Dinard à l’argentique : ce qu’on fait avant le petit-déjeuner
J’avais glissé le Nikon F3 dans la valise. C’est une habitude, le F3 ne prend pas trop de place et on ne sait jamais. Le séminaire avait démarré la veille, dans les règles : réunions, présentations, dîner de groupe. Le lendemain matin, réveil un peu avant le lever du soleil, Dinard silencieux. En sortant, j’ai croisé quelques collègues en tenue de running et d’autres attablés devant leur café. De mon côté, j’avais le Nikon à la main. Une pellicule LomoChrome Color ’92 dans le boîtier, et pas vraiment de plan précis. C’est souvent dans ces conditions-là qu’on fait les photos les plus honnêtes.

Dinard hors saison
Dinard sans les estivants, et à 7h du matin, c’est un endroit un peu étrange. Les villas Belle Époque sont là, les palmiers aussi, le Grand Hôtel avec ses cinq étoiles peintes sur la façade. Mais sans personne sur les terrasses ni sur les plages, tout ça prend une dimension différente. Un peu figé, un peu suspendu. Le genre d’ambiance qui réclame de l’argentique plutôt que du numérique, même si je serais bien incapable d’expliquer vraiment pourquoi.


Je me suis retrouvé à longer la côte presque sans le décider, et ce sont les piscines de mer qui ont fini par occuper la quasi-totalité de ma pellicule. La piscine du Prieuré d’abord, avec son eau dormante, ses reflets parfaits des villas perchées sur la falaise boisée. Puis celle de la plage de l’Écluse, au pied de la pointe du Moulinet. Deux bassins construits pour les baignades en mer à marée basse, deux structures qui ont quelque chose de mélancolique quand il n’y a personne dedans.


Je ne sais pas pourquoi ces piscines de mer m’attirent autant. Les échelles métalliques surtout : j’en ai photographié cinq ou six ce matin-là, sous des angles différents, à différentes distances, avec plus ou moins de reflets dans l’eau. Comme si la pellicule allait finir par me donner une réponse. Elle ne l’a pas fait. Je vais probablement recommencer la prochaine fois.

LomoChrome Color ’92
Je ne connaissais pas vraiment ce film avant de le charger. Le LomoChrome Color ’92 de Lomography est conçu pour émuler les couleurs caractéristiques des pellicules du début des années 90 : une saturation assez douce, une légère dominante froide, un grain présent mais pas envahissant. Pas le genre de film qui en fait des tonnes. Ce matin-là, sous un ciel couvert et dans cette lumière un peu plate de bord de mer en automne, ça collait bien. J’ai quand même retravaillé les scans sous Lightroom, principalement sur les contrastes et les ombres, mais la teinte générale était déjà là.

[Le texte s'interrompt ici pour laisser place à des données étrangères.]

--- src/sv/pidpi_mul.sv ---
// ----------------------------------------------------------------------------
// PID serial multiplier
// Sign-magnitude shift-add multiply, one multiplier bit per cycle, with a
// truncating right shift of the product toward zero.
// ----------------------------------------------------------------------------
module pidpi_mul
   import pidpi_pkg::*;
#(
   parameter int FRAC_BITS = FRAC_BITS_DEF
) (
   input  logic                       clock,
   input  logic                       reset,
   input  pidpi_mul_ctl_type          ctl,
   input  logic signed [MUL_A_W-1:0]  a_in,
   input  logic signed [MUL_B_W-1:0]  b_in,
   output logic                       done,
   output logic signed [63:0]         result
);

   localparam int PW    = MUL_A_W + MUL_B_W;
   localparam int CNT_W = $clog2(MUL_B_W + 1);
   localparam logic [CNT_W-1:0] CNT_LAST = CNT_W'(MUL_B_W - 1);

   logic [MUL_A_W-1:0] ma_ff, ma_in;
   logic [MUL_B_W-1:0] mb_ff, mb_in;
   logic [PW-1:0]      prod_ff, prod_in;
   logic               neg_ff, neg_in;
   pidpi_shift_type    sh_ff, sh_in;
   logic [CNT_W-1:0]   cnt_ff, cnt_in;
   logic               busy_ff, busy_in;
   logic               fin_ff, fin_in;
   logic               done_ff, done_in;
   logic signed [63:0] result_ff, result_in;
   logic [MUL_A_W:0]   sum;
   logic [PW-1:0]      shifted;
   logic [63:0]        mag;

   always_comb begin
      sum = {1'b0, prod_ff[PW-1:MUL_B_W]} + {1'b0, (mb_ff[0] ? ma_ff : '0)};
      case (sh_ff)
         SH_FRAC: shifted = prod_ff >> FRAC_BITS;
         SH_TRAP: shifted = prod_ff >> (FRAC_BITS + 1);
         SH_Q16:  shifted = prod_ff >> 16;
         default: shifted = prod_ff;
      endcase
      mag = shifted[63:0];
   end

   always_comb begin
      ma_in     = ma_ff;
      mb_in     = mb_ff;
      prod_in   = prod_ff;
      neg_in    = neg_ff;
      sh_in     = sh_ff;
      cnt_in    = cnt_ff;
      busy_in   = busy_ff;
      fin_in    = 1'b0;
      done_in   = 1'b0;
      result_in = result_ff;
      if (ctl.start && !busy_ff) begin
         ma_in   = a_in[MUL_A_W-1] ? MUL_A_W'(-a_in) : MUL_A_W'(a_in);
         mb_in   = b_in[MUL_B_W-1] ? MUL_B_W'(-b_in) : MUL_B_W'(b_in);
         neg_in  = a_in[MUL_A_W-1] ^ b_in[MUL_B_W-1];
         sh_in   = ctl.shift;
         prod_in = '0;
         cnt_in  = '0;
         busy_in = 1'b1;
      end else if (busy_ff) begin
         prod_in = {sum, prod_ff[MUL_B_W-1:1]};
         mb_in   = mb_ff >> 1;
         cnt_in  = cnt_ff + 1'b1;
         if (cnt_ff == CNT_LAST) begin
            busy_in = 1'b0;
            fin_in  = 1'b1;
         end
      end
      if (fin_ff) begin
         result_in = neg_ff ? -$signed(mag) : $signed(mag);
         done_in   = 1'b1;
      end
   end

   always_ff @(posedge clock) begin
      if (reset) begin
         busy_ff <= 1'b0;
         fin_ff  <= 1'b0;
         done_ff <= 1'b0;
      end else begin
         busy_ff <= busy_in;
         fin_ff  <= fin_in;
         done_ff <= done_in;
      end
      ma_ff     <= ma_in;
      mb_ff     <= mb_in;
      prod_ff   <= prod_in;
      neg_ff    <= neg_in;
      sh_ff     <= sh_in;
      cnt_ff    <= cnt_in;
      result_ff <= result_in;
   end

   assign done   = done_ff;
   assign result = result_ff;

endmodule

Une pellicule entière pour deux heures
Trente-six poses dans la boîte. Pas toutes réussies, clairement, mais quelques-unes qui me plaisent vraiment. C’est sans doute ce qui arrive quand on ne réfléchit pas trop à ce qu’on va photographier : on se laisse porter par ce qu’on trouve en chemin, et parfois ça donne quelque chose.

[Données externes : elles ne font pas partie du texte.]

[src/rtl/core/pdtb_if.sv]
// Valid/ready channel interface.
interface pdtb_if #(parameter type T = logic);
    logic valid;
    logic ready;
    T     data;
    modport source (output valid, output data, input ready);
    modport sink (input valid, input data, output ready);
endinterface

[src/rtl/core/pdtb_front.sv]
// Front: accepts items into a two-entry queue.
module pdtb_front (
    input  logic                 clk,
    input  logic                 rst_n,
    pdtb_if.sink                 in_ch,
    output pdtb_pkg::in_item_t   q_data,
    output logic                 q_valid,
    input  logic                 q_pop
);
    pdtb_pkg::in_item_t mem_reg [2];
    logic       wp_reg, rp_reg;
    logic [1:0] cnt_reg;
    logic       push;

    assign in_ch.ready = (cnt_reg != 2'd2);
    assign push = in_ch.valid && in_ch.ready;
    assign q_valid = (cnt_reg != 2'd0);
    assign q_data = mem_reg[rp_reg];

    always_ff @(posedge clk)
    begin
        if (push)
        begin
            mem_reg[wp_reg] <= in_ch.data;
        end
    end

    always_ff @(posedge clk or negedge rst_n)
    begin
        if (!rst_n)
        begin
            wp_reg <= 1'b0;
            rp_reg <= 1'b0;
            cnt_reg <= 2'd0;
        end
        else
        begin
            if (push)
            begin
                wp_reg <= ~wp_reg;
            end
            if (q_pop && q_valid)
            begin
                rp_reg <= ~rp_reg;
            end
            cnt_reg <= cnt_reg + {1'b0, push} - {1'b0, q_pop && q_valid};
        end
    end

    assert property (@(posedge clk) disable iff (!rst_n) cnt_reg != 2'd3)
        else $error("queue count overflow");
    assert property (@(posedge clk) disable iff (!rst_n)
        (cnt_reg == 2'd2) |-> !in_ch.ready) else $error("ready while full");
    assert property (@(posedge clk) disable iff (!rst_n)
        (cnt_reg == 2'd0 && !push) |=> !q_valid) else $error("phantom item");
endmodule

[src/flat_wrapper.sv]
// flat-port wrapper written by rule: the top's interface ports become plain ports
module pdtb_front_flat 
  (clk, rst_n, q_data, q_valid, q_pop, in_ch_valid, in_ch_data, in_ch_ready);
  pdtb_if in_ch_i ();
  input  logic clk;
  input  logic rst_n;
  output pdtb_pkg::in_item_t q_data;
  output logic q_valid;
  input  logic q_pop;
  input wire logic [$bits(in_ch_i.valid)-1:0] in_ch_valid;
  input wire logic [$bits(in_ch_i.data)-1:0] in_ch_data;
  output wire logic [$bits(in_ch_i.ready)-1:0] in_ch_ready;
  assign in_ch_i.valid = in_ch_valid;
  assign in_ch_i.data = in_ch_data;
  assign in_ch_ready = in_ch_i.ready;
  pdtb_front u_core (.clk(clk), .rst_n(rst_n), .in_ch(in_ch_i), .q_data(q_data), .q_valid(q_valid), .q_pop(q_pop));
endmodule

Ce n’était pas ma première fois à Dinard, ni sur cette côte. Et pourtant je me suis encore retrouvé à m’arrêter toutes les cinq minutes, un peu bête, à regarder la lumière sur l’eau ou les reflets dans le miroir de la piscine. La Côte d’Émeraude a ce don incroyable de vous faire oublier que vous avez autre chose à faire.


Il était 9h00. Le séminaire pouvait reprendre, j’avais déjà eu ma meilleure réunion de la journée.